(ENTRIES PROVIDED begins)

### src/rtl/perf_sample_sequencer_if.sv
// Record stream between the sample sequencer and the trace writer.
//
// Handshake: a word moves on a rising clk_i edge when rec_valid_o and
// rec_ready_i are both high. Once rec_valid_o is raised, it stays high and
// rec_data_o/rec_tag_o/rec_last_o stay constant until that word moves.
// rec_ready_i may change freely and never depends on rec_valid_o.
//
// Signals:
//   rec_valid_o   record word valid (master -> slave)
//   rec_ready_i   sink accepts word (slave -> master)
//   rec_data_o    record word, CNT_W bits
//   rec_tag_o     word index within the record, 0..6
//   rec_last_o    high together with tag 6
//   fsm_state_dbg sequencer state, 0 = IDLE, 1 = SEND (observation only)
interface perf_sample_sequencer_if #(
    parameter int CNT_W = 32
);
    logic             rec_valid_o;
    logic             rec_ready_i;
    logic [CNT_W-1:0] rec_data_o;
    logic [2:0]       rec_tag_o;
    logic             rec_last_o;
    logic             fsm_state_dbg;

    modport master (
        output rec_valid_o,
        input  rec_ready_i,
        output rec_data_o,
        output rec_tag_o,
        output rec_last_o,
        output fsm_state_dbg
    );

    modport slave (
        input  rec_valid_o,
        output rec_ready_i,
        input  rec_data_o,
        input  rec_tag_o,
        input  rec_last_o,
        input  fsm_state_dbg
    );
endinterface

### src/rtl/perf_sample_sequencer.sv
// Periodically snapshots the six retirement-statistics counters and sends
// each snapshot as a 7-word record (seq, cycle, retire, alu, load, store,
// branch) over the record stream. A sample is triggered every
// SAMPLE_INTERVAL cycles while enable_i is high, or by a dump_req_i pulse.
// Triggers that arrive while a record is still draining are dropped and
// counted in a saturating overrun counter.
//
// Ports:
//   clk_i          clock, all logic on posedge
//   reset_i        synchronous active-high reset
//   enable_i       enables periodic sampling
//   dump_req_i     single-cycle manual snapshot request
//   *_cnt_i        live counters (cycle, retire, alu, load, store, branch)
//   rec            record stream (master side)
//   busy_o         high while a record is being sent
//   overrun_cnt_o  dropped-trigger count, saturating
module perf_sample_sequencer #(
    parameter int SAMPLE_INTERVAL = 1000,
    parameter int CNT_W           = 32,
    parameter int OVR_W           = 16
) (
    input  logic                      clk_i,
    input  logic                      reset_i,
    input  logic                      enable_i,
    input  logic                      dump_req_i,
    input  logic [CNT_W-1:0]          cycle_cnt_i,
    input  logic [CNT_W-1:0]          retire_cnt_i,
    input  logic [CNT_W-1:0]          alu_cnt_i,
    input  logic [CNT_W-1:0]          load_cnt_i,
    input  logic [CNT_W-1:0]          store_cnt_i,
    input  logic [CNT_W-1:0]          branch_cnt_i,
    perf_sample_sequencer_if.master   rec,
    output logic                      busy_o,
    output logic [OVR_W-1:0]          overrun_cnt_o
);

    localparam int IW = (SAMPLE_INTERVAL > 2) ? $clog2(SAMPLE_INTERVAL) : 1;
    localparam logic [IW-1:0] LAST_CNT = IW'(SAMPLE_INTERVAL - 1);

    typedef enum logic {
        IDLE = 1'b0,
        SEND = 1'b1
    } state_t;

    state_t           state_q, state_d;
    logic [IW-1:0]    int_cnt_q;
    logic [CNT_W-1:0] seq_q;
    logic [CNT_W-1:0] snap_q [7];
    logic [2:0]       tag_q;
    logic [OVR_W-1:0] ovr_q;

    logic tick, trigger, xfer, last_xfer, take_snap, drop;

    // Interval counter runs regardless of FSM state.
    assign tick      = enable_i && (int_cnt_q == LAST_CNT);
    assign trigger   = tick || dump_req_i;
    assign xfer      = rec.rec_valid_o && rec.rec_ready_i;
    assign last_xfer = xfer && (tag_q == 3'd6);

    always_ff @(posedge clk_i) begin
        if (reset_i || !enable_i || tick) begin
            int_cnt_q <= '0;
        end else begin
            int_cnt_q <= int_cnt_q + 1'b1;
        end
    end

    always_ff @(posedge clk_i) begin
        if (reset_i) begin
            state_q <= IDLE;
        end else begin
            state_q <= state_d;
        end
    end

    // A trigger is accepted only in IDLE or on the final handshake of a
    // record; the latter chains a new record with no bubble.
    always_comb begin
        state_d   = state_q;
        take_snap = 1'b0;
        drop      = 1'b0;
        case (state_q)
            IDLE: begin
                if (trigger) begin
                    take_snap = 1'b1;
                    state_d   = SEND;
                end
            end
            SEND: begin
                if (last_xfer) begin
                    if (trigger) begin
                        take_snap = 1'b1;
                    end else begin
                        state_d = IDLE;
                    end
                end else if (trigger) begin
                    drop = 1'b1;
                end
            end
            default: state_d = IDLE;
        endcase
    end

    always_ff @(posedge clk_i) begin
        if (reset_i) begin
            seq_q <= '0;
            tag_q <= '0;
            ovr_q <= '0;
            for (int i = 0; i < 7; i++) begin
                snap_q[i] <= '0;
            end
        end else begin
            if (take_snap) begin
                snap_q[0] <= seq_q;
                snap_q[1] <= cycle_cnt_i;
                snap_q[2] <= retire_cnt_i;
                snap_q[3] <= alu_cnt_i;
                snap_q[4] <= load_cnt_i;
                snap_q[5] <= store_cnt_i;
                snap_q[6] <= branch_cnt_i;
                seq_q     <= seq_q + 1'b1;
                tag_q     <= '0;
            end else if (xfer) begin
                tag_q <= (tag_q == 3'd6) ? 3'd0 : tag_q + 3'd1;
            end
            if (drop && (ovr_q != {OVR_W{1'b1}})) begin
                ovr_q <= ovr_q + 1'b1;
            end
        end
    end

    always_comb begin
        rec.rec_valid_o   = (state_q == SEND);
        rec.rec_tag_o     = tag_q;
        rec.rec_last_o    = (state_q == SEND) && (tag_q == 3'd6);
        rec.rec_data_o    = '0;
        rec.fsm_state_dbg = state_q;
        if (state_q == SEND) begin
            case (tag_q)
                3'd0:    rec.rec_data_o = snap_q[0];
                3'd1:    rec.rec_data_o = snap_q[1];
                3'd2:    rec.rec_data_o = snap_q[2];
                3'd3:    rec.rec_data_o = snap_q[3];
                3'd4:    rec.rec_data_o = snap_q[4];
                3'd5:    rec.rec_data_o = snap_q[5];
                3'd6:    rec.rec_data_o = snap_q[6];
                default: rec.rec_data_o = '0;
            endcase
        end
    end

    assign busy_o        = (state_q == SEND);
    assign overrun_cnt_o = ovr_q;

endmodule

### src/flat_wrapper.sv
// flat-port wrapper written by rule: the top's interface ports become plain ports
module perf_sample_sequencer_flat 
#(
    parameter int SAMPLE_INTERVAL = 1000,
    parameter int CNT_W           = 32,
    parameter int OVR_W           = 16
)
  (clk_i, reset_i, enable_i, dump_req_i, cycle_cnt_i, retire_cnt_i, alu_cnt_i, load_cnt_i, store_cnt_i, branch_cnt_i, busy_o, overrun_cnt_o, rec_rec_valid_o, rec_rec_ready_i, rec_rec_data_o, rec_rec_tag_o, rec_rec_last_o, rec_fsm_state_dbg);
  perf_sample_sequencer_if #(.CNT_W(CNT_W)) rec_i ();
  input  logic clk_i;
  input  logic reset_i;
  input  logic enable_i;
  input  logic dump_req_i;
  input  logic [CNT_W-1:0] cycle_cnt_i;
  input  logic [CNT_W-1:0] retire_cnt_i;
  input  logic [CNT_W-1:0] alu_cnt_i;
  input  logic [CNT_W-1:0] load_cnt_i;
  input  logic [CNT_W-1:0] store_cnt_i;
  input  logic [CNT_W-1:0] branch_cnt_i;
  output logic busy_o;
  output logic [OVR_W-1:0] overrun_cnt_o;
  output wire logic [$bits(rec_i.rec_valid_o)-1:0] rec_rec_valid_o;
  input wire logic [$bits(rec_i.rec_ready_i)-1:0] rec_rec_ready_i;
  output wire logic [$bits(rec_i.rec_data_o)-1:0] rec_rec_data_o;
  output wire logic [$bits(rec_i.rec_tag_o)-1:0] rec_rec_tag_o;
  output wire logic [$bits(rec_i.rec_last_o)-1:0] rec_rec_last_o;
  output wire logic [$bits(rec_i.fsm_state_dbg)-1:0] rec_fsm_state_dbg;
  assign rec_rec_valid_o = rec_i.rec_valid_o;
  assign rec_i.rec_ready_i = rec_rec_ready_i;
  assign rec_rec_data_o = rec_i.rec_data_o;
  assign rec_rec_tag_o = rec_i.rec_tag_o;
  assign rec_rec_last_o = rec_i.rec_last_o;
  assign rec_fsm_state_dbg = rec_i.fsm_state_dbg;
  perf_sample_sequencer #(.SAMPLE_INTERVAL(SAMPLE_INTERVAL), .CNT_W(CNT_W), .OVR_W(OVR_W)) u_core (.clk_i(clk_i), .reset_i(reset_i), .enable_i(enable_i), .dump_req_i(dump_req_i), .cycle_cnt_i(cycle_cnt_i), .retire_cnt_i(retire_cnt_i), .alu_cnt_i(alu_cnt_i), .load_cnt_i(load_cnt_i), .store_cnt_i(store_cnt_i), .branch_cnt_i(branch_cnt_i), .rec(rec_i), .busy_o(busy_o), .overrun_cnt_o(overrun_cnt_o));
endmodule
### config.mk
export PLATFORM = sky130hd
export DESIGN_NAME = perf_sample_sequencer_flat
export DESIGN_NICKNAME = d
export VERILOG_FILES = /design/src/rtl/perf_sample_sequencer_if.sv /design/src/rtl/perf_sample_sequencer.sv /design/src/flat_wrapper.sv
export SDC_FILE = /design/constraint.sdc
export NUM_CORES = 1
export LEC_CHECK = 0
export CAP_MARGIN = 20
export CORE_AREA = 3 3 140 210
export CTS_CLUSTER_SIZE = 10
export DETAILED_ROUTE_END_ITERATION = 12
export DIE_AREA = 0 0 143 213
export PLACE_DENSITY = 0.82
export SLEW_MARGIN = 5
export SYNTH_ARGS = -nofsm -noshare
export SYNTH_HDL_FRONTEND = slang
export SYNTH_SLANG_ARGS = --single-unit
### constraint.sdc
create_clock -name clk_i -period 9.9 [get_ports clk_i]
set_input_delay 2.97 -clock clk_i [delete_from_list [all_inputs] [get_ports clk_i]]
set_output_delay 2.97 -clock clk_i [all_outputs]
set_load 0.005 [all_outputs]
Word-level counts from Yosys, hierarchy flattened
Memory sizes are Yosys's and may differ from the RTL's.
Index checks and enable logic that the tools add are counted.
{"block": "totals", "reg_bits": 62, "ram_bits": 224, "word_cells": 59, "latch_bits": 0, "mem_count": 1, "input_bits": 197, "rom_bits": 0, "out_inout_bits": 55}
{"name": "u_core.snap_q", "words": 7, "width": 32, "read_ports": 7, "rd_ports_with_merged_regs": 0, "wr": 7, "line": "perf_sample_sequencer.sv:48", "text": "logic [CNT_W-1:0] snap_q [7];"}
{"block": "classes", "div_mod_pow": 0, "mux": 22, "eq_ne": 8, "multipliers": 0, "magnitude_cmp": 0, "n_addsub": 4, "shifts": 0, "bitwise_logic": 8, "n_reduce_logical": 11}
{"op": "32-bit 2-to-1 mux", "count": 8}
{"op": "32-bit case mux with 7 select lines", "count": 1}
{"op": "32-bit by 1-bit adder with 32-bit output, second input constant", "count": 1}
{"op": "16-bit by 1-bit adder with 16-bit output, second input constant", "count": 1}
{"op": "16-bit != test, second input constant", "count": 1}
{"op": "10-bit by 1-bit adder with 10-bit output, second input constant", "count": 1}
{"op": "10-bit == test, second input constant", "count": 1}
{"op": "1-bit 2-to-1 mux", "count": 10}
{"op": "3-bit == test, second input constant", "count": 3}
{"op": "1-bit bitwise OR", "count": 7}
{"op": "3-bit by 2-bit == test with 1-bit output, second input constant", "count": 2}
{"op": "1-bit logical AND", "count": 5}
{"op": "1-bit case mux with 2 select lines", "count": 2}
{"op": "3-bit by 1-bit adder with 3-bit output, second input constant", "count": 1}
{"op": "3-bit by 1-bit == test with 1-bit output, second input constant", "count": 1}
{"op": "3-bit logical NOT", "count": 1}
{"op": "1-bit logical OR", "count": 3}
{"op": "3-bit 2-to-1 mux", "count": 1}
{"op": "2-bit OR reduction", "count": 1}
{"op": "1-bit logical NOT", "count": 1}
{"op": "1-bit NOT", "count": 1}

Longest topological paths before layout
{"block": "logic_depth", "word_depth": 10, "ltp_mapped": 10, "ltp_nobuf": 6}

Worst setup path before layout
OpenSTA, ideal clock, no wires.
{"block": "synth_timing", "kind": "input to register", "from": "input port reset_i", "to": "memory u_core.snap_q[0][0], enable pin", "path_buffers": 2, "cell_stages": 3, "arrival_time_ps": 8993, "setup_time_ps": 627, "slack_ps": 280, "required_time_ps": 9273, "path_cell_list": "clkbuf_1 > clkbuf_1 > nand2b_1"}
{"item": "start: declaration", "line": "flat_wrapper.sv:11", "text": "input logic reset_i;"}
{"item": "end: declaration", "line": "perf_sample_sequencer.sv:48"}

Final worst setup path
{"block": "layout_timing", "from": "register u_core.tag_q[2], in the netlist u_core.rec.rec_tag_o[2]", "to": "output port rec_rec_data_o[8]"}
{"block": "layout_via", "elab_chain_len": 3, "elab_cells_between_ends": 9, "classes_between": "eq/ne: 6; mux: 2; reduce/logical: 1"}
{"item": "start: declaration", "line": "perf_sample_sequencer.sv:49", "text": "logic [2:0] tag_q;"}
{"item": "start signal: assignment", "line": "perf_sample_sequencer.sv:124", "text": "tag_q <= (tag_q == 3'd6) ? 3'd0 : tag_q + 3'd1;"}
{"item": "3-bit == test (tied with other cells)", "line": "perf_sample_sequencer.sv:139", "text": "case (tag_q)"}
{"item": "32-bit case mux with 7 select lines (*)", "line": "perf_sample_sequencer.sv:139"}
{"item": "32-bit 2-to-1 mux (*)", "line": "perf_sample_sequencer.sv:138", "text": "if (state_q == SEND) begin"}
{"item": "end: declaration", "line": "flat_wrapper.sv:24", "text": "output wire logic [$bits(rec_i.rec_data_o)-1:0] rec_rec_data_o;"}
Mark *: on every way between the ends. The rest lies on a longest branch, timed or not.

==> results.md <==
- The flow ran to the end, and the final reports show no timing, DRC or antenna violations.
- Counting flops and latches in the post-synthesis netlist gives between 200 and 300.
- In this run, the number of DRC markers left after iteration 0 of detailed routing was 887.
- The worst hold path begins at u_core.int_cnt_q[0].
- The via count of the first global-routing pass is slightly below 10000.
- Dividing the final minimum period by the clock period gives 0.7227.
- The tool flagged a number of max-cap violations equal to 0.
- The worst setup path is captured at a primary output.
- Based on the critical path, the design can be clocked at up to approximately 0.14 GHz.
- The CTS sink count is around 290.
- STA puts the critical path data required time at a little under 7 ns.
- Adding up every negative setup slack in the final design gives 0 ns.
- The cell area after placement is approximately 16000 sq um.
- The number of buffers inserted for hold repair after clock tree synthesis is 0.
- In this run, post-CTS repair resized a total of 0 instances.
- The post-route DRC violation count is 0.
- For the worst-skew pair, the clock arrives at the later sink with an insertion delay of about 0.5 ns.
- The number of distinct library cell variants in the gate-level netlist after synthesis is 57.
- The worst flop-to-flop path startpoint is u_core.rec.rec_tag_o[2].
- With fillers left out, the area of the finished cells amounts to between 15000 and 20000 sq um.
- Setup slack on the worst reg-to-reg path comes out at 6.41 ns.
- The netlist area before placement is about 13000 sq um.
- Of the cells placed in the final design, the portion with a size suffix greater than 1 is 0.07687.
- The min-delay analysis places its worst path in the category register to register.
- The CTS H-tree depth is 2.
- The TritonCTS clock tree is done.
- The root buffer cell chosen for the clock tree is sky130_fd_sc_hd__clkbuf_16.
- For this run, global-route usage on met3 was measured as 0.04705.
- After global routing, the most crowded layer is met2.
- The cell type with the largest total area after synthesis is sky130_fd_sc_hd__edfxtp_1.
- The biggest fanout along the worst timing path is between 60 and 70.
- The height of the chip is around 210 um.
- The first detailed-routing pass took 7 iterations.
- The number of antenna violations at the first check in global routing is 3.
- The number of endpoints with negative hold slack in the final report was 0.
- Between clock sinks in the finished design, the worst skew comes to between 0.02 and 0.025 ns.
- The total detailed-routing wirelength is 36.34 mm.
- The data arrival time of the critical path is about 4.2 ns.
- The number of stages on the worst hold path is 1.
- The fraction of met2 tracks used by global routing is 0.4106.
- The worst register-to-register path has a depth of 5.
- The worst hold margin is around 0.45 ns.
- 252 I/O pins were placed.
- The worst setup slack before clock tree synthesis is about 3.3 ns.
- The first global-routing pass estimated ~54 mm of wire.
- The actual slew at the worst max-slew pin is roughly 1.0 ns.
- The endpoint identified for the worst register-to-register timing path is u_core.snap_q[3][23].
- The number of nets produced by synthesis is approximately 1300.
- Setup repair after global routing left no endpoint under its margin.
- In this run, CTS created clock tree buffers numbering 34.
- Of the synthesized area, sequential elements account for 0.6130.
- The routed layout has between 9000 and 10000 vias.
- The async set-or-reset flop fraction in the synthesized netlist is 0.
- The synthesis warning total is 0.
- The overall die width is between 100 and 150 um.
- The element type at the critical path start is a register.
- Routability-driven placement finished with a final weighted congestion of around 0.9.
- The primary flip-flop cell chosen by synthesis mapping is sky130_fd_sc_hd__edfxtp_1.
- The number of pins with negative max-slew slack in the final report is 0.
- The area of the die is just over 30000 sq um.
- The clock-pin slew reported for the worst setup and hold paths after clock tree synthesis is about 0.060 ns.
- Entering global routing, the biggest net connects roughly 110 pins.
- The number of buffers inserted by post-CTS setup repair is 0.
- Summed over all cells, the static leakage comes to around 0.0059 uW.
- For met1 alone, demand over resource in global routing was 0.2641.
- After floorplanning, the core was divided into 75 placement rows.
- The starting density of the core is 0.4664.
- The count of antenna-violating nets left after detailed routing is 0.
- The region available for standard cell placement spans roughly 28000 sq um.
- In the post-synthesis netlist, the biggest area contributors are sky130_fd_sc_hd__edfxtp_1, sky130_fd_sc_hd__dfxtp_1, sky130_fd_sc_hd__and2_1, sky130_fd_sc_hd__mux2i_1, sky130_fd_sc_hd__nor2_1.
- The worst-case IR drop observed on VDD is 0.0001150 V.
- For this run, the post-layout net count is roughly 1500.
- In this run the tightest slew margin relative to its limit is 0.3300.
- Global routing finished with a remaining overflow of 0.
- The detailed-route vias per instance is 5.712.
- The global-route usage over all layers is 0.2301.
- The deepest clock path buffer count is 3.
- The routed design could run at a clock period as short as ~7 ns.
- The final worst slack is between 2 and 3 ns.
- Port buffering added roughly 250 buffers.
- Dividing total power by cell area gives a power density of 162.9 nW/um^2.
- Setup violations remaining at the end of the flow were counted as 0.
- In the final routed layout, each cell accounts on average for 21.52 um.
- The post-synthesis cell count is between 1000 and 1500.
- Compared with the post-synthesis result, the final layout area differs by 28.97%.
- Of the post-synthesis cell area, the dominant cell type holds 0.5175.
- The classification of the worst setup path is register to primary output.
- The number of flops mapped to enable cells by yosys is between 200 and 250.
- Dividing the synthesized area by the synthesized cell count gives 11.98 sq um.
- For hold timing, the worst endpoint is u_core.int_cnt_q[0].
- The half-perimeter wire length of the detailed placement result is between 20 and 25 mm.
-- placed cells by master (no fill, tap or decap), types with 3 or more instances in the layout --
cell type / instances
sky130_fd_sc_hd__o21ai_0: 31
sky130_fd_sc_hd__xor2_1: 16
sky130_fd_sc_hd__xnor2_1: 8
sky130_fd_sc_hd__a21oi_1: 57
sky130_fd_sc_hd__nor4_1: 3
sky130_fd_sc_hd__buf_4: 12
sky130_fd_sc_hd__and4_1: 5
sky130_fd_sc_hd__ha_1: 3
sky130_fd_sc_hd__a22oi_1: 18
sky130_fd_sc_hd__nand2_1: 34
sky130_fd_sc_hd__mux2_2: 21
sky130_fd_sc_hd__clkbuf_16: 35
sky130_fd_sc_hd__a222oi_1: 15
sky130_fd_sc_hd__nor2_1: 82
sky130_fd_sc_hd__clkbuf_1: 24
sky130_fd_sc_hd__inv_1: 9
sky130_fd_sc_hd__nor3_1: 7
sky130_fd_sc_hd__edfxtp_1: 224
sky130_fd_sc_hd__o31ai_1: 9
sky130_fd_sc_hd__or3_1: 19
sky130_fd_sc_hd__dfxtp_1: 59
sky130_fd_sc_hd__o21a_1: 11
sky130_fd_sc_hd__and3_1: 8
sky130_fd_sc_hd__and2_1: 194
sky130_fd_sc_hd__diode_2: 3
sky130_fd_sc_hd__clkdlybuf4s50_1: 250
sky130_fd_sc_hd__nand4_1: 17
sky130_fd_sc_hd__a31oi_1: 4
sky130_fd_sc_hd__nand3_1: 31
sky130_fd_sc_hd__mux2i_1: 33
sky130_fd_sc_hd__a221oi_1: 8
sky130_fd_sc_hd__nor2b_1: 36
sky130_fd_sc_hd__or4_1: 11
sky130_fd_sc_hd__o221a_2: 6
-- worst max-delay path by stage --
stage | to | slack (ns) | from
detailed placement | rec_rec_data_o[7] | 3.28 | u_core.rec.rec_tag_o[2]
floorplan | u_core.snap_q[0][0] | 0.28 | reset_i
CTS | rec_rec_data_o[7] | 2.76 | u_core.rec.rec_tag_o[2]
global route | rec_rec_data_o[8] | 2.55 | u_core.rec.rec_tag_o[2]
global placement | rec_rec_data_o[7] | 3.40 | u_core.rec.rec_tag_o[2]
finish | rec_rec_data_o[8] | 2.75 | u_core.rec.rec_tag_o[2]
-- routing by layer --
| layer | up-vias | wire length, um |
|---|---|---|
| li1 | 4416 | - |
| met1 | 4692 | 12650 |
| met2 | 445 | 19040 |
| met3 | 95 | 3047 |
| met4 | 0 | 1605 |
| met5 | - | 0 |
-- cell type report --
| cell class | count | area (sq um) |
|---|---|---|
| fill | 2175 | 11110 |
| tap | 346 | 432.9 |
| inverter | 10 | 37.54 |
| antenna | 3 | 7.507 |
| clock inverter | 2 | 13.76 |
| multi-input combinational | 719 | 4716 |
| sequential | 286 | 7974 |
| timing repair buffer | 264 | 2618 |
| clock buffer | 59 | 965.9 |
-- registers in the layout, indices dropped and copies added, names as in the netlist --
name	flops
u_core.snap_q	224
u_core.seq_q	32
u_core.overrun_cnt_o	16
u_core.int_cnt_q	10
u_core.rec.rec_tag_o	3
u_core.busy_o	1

(ENTRIES PROVIDED ends)

TASK STATEMENT
Please copy each line of the material that contains the word "Dividing".

EXERCISE RESULT
- Dividing the final minimum period by the clock period gives 0.7227.
- Dividing total power by cell area gives a power density of 162.9 nW/um^2.
- Dividing the synthesized area by the synthesized cell count gives 11.98 sq um.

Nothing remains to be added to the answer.